Shiv Sena chief Bal Thackeray today said he would ensure that Marathi signboards came up all over Bombay and Maharashtra.

"Whether it is banks, corporates (Indian or MNCs), restaurants or any other establishment, they will have to put up Marathi signboards. I will see to this," he said in the wake of the Sena's act of spraying English boards with black paint in the heart of Hutatma Chowk, Bombay's commercial centre.

Late on Friday night, nearly 200 Shiv Sainiks went on the rampage in the area, besmirching the signboards of Citibank, HongKong Bank, the plush Bombay Store, New India Co-operative Bank and the government-run Kashmir Arts Emporium, among others.

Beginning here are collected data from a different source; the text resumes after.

## config.mk

```make
export PLATFORM = sky130hd
export DESIGN_NAME = dmem_store_buffer_flat
export DESIGN_NICKNAME = d
export VERILOG_FILES = /design/src/rtl/dmem_store_buffer_if.sv /design/src/rtl/dmem_store_buffer.sv /design/src/flat_wrapper.sv
export SDC_FILE = /design/constraint.sdc
export NUM_CORES = 1
export LEC_CHECK = 0
export ABC_AREA = 0
export CAP_MARGIN = 20
export CORE_MARGIN = 1.5
export CORE_UTILIZATION = 50
export CTS_CLUSTER_SIZE = 10
export DETAILED_ROUTE_END_ITERATION = 6
export GPL_ROUTABILITY_DRIVEN = 0
export MAX_ROUTING_LAYER = met4
export PLACE_DENSITY = 0.7
export SLEW_MARGIN = 20
export SYNTH_ARGS = -nofsm -noshare
export SYNTH_HDL_FRONTEND = slang
export SYNTH_SLANG_ARGS = --single-unit
```

## constraint.sdc

```tcl
create_clock -name clock -period 7.8 [get_ports clock]
set_input_delay 2.34 -clock clock [delete_from_list [all_inputs] [get_ports clock]]
set_output_delay 2.34 -clock clock [all_outputs]
set_load 0.05 [all_outputs]
```

## src/rtl/dmem_store_buffer_if.sv

```systemverilog
// Store-buffer bus: control-unit store requests, memory write port,
// load-forwarding lookup and buffer status.
interface dmem_store_buffer_if #(
    parameter int ADDR_W = 4,
    parameter int DATA_W = 8
);
    logic              run;
    logic              c_store;
    logic [ADDR_W-1:0] store_addr;
    logic [DATA_W-1:0] store_data;
    logic              mem_busy;
    logic [ADDR_W-1:0] ld_addr;
    logic              dmem_we;
    logic [ADDR_W-1:0] dmem_waddr;
    logic [DATA_W-1:0] dmem_wdata;
    logic              fwd_hit;
    logic [DATA_W-1:0] fwd_data;
    logic              full;
    logic              empty;
    logic              stall;

    // Control unit / memory side
    modport master (
        output run, c_store, store_addr, store_data, mem_busy, ld_addr,
        input  dmem_we, dmem_waddr, dmem_wdata, fwd_hit, fwd_data, full, empty, stall
    );

    // Store buffer side
    modport slave (
        input  run, c_store, store_addr, store_data, mem_busy, ld_addr,
        output dmem_we, dmem_waddr, dmem_wdata, fwd_hit, fwd_data, full, empty, stall
    );
endinterface

```

## src/rtl/dmem_store_buffer.sv

```systemverilog
// Store buffer for the i281 data memory: FIFO of pending stores, drained one
// per cycle when the memory is not reading, with load forwarding from the
// youngest matching pending store.

// Per-entry address comparator for the forwarding lookup.
module dmem_sb_match #(
    parameter int ADDR_W = 4
) (
    input  logic              valid,
    input  logic [ADDR_W-1:0] entry_addr,
    input  logic [ADDR_W-1:0] ld_addr,
    output logic              hit
);
    assign hit = valid && (entry_addr == ld_addr);
endmodule

module dmem_store_buffer #(
    parameter int ADDR_W = 4,
    parameter int DATA_W = 8,
    parameter int DEPTH  = 4
) (
    input  logic               clock,
    input  logic               reset,
    dmem_store_buffer_if.slave bus
);
    localparam int PTR_W = $clog2(DEPTH);
    localparam int CNT_W = PTR_W + 1;

    // Pointers wrap by natural overflow, so DEPTH must be a power of two.
    if (DEPTH < 2 || (DEPTH & (DEPTH - 1)) != 0) begin : g_bad_depth
        $error("dmem_store_buffer: DEPTH must be a power of two >= 2");
    end

    logic [DEPTH-1:0][ADDR_W-1:0] ent_addr;
    logic [DEPTH-1:0][DATA_W-1:0] ent_data;
    logic [PTR_W-1:0]             head;
    logic [PTR_W-1:0]             tail;
    logic [CNT_W-1:0]             count;
    logic                         is_full;
    logic                         is_empty;
    logic                         enq;
    logic                         drain;
    logic [DEPTH-1:0]             ent_vld;
    logic [DEPTH-1:0]             ent_hit;
    logic                         hit_c;
    logic [DATA_W-1:0]            hit_data_c;
    logic [PTR_W-1:0]             scan_idx;

    assign is_full  = (count == CNT_W'(DEPTH));
    assign is_empty = (count == '0);

    // A full buffer refuses even when a drain frees a slot this same cycle;
    // this keeps stall independent of mem_busy.
    assign enq   = bus.c_store && bus.run && !is_full;
    assign drain = !is_empty && !bus.mem_busy && bus.run;

    assign bus.stall      = bus.c_store && bus.run && is_full;
    assign bus.dmem_we    = drain;
    assign bus.dmem_waddr = is_empty ? '0 : ent_addr[head];
    assign bus.dmem_wdata = is_empty ? '0 : ent_data[head];
    assign bus.full       = is_full;
    assign bus.empty      = is_empty;
    assign bus.fwd_hit    = hit_c;
    assign bus.fwd_data   = hit_data_c;

    // Pointer and occupancy bookkeeping; simultaneous enq+drain leaves count unchanged.
    always_ff @(posedge clock or posedge reset) begin
        if (reset) begin
            head  <= '0;
            tail  <= '0;
            count <= '0;
        end else begin
            if (enq)   tail <= tail + PTR_W'(1);
            if (drain) head <= head + PTR_W'(1);
            case ({enq, drain})
                2'b10:   count <= count + CNT_W'(1);
                2'b01:   count <= count - CNT_W'(1);
                default: count <= count;
            endcase
        end
    end

    // Entry storage: the accepted store lands at the tail slot.
    always_ff @(posedge clock or posedge reset) begin
        if (reset) begin
            ent_addr <= '0;
            ent_data <= '0;
        end else if (enq) begin
            ent_addr[tail] <= bus.store_addr;
            ent_data[tail] <= bus.store_data;
        end
    end

    // An entry is live when its distance from head is below count; the head
    // being drained this cycle still counts, so a load sees it until it is written.
    for (genvar i = 0; i < DEPTH; i++) begin : g_ent
        logic [PTR_W-1:0] age;
        assign age        = PTR_W'(i) - head;
        assign ent_vld[i] = ({1'b0, age} < count);

        dmem_sb_match #(.ADDR_W(ADDR_W)) u_match (
            .valid      (ent_vld[i]),
            .entry_addr (ent_addr[i]),
            .ld_addr    (bus.ld_addr),
            .hit        (ent_hit[i])
        );
    end

    // Scan from oldest to youngest so the last hit seen (closest to tail) wins.
    always_comb begin
        hit_c      = 1'b0;
        hit_data_c = '0;
        scan_idx   = head;
        for (int k = 0; k < DEPTH; k++) begin
            scan_idx = head + PTR_W'(k);
            if (ent_hit[scan_idx]) begin
                hit_c      = 1'b1;
                hit_data_c = ent_data[scan_idx];
            end
        end
    end
endmodule

```

## src/flat_wrapper.sv

```systemverilog
// flat-port wrapper written by rule: the top's interface ports become plain ports
module dmem_store_buffer_flat 
#(
    parameter int ADDR_W = 4,
    parameter int DATA_W = 8,
    parameter int DEPTH  = 4
)
  (clock, reset, bus_run, bus_c_store, bus_store_addr, bus_store_data, bus_mem_busy, bus_ld_addr, bus_dmem_we, bus_dmem_waddr, bus_dmem_wdata, bus_fwd_hit, bus_fwd_data, bus_full, bus_empty, bus_stall);
  dmem_store_buffer_if #(.ADDR_W(ADDR_W), .DATA_W(DATA_W)) bus_i ();
  input  logic clock;
  input  logic reset;
  input wire logic [$bits(bus_i.run)-1:0] bus_run;
  input wire logic [$bits(bus_i.c_store)-1:0] bus_c_store;
  input wire logic [$bits(bus_i.store_addr)-1:0] bus_store_addr;
  input wire logic [$bits(bus_i.store_data)-1:0] bus_store_data;
  input wire logic [$bits(bus_i.mem_busy)-1:0] bus_mem_busy;
  input wire logic [$bits(bus_i.ld_addr)-1:0] bus_ld_addr;
  output wire logic [$bits(bus_i.dmem_we)-1:0] bus_dmem_we;
  output wire logic [$bits(bus_i.dmem_waddr)-1:0] bus_dmem_waddr;
  output wire logic [$bits(bus_i.dmem_wdata)-1:0] bus_dmem_wdata;
  output wire logic [$bits(bus_i.fwd_hit)-1:0] bus_fwd_hit;
  output wire logic [$bits(bus_i.fwd_data)-1:0] bus_fwd_data;
  output wire logic [$bits(bus_i.full)-1:0] bus_full;
  output wire logic [$bits(bus_i.empty)-1:0] bus_empty;
  output wire logic [$bits(bus_i.stall)-1:0] bus_stall;
  assign bus_i.run = bus_run;
  assign bus_i.c_store = bus_c_store;
  assign bus_i.store_addr = bus_store_addr;
  assign bus_i.store_data = bus_store_data;
  assign bus_i.mem_busy = bus_mem_busy;
  assign bus_i.ld_addr = bus_ld_addr;
  assign bus_dmem_we = bus_i.dmem_we;
  assign bus_dmem_waddr = bus_i.dmem_waddr;
  assign bus_dmem_wdata = bus_i.dmem_wdata;
  assign bus_fwd_hit = bus_i.fwd_hit;
  assign bus_fwd_data = bus_i.fwd_data;
  assign bus_full = bus_i.full;
  assign bus_empty = bus_i.empty;
  assign bus_stall = bus_i.stall;
  dmem_store_buffer #(.ADDR_W(ADDR_W), .DATA_W(DATA_W), .DEPTH(DEPTH)) u_core (.clock(clock), .reset(reset), .bus(bus_i));
endmodule
```

; ---- After elaboration in Yosys (flattened, before gate mapping)
; Index checks and enable logic that the tools add are counted.
[word_totals]
ff_bits = 55
inputBits = 21
[classes]
addsub = 10
n_lt_le_gt_ge = 10
n_eq_ne = 7
mux = 35
n_reduce_logical = 15
[ops]
columns = cell, count
row1 = $mux W8, 10
row2 = $bmux W8 S2, 4
row3 = $bwmux W32, 1
row4 = $bwmux W16, 1
row5 = $demux W8 S2, 1
row6 = $eq A4 B4 Y1, 4
row7 = $lt A2 B3 Y1 const B, 5
row8 = $lt A2 B3 Y1, 4
row9 = $mux W4, 3
row10 = $logic_and A1 B1 Y1, 10
row11 = $bmux W1 S2, 4
row12 = $bmux W4 S2, 1
row13 = $demux W4 S2, 1
row14 = $mux W1, 8
row15 = $pmux W3 S2, 1
row16 = $add A2 B1 Y2 const B, 2
row17 = $add A2 B2 Y2 const B, 2
row18 = $sub A1 B2 Y2 const A, 2
row19 = $sub A2 B2 Y2 const A, 2
row20 = $add A3 B1 Y3 const B, 1
row21 = $eq A3 B3 Y1 const B, 1
row22 = $logic_not A1 Y1, 3
row23 = $logic_not A3 Y1, 1
row24 = $sub A3 B1 Y3 const B, 1
row25 = other kinds (4), 4

; ---- Logic depth before layout (Yosys ltp)
; Gate-level depths: netlist of the first run.
[logic_depth]
depth_word = 9
mapped_depth = 15
depth_no_buf = 10

; ---- Hierarchy
; From an unflattened synthesis of the first run, not the netlist that was laid out.
[unflattened]
hier_cells = 346
hier_area_um2 = 3868.7
[by_module_without_submodules]
columns = mod, instances, cells_per_inst, area_each_um2, seq_area_each_um2
row1 = dmem_store_buffer, 1, 310, 3608.5, 1376.3
row2 = dmem_sb_match, 4, 9, 65.1, 0.0

; ---- Least setup slack after synthesis of the first run
; No wires, ideal clock.
[synth_timing]
path_kind = input -> output
startpoint = input port bus_ld_addr[1]
endpoint = output port bus_fwd_data[0]
arrival_time_ps = 4881
path_slack_ps = 579
path_stages = 9
path_buffers = 2
path_cell_list = clkbuf_2 > xor2_1 > nor2_1 > nand4_2 > and3_4 > or2_1 > buf_6 > o221a_1 > a211oi_1
[synth_between]
elab_chain_cells = 8
word_cells_on_any_way = 20
cone_classes = 4 x eq/ne / 12 x mux / 4 x reduce/logical
[synth_rtl]
columns = element, line
row1 = "start, declared", flat_wrapper.sv:17  ; input wire logic [$bits(bus_i.ld_addr)-1:0] bus_ld_addr;
row2 = $eq A4 B4 Y1, dmem_store_buffer.sv:14  ; assign hit = valid && (entry_addr == ld_addr);
row3 = $logic_and A1 B1 Y1, dmem_store_buffer.sv:14
row4 = $bmux W1 S2, dmem_store_buffer.sv:116  ; if (ent_hit[scan_idx]) begin
row5 = $mux W1 (not written as such), dmem_store_buffer.sv:116
row6 = $mux W8 (3 in a row), dmem_store_buffer.sv:116
row7 = $mux W8 *, dmem_store_buffer.sv:116
row8 = "end, declared", flat_wrapper.sv:22  ; output wire logic [$bits(bus_i.fwd_data)-1:0] bus_fwd_data;
; Every way passes the cells marked *; elsewhere a longest branch is shown, timed or not. The select of a mux whose other input is x is not followed.

; ---- Worst setup path after layout of the first run
[layout_timing]
startpoint = input port bus_ld_addr[0]
endpoint = output port bus_fwd_data[1]
; The elaborated chain is that of the path after synthesis.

Restaurants and electronic goods shops were also targeted, and notices were splashed outside the establishments asking them to use Marathi and thus 'follow the law of the land.'

As per Section 20 (A) of the Maharashtra Shops and Establishments Act, it is mandatory for establishments to have Marathi signboards, though these can be accompanied by boards in any other language.

"This time we have only blackened the boards, next time we will cause serious damage to the establishments," Sena leader and former Maharashtra minister of state for home Gajanan Kirtikar, who heads the Sena's Sthaniya Lokadhikar Samiti (committee for protection of locals), warned.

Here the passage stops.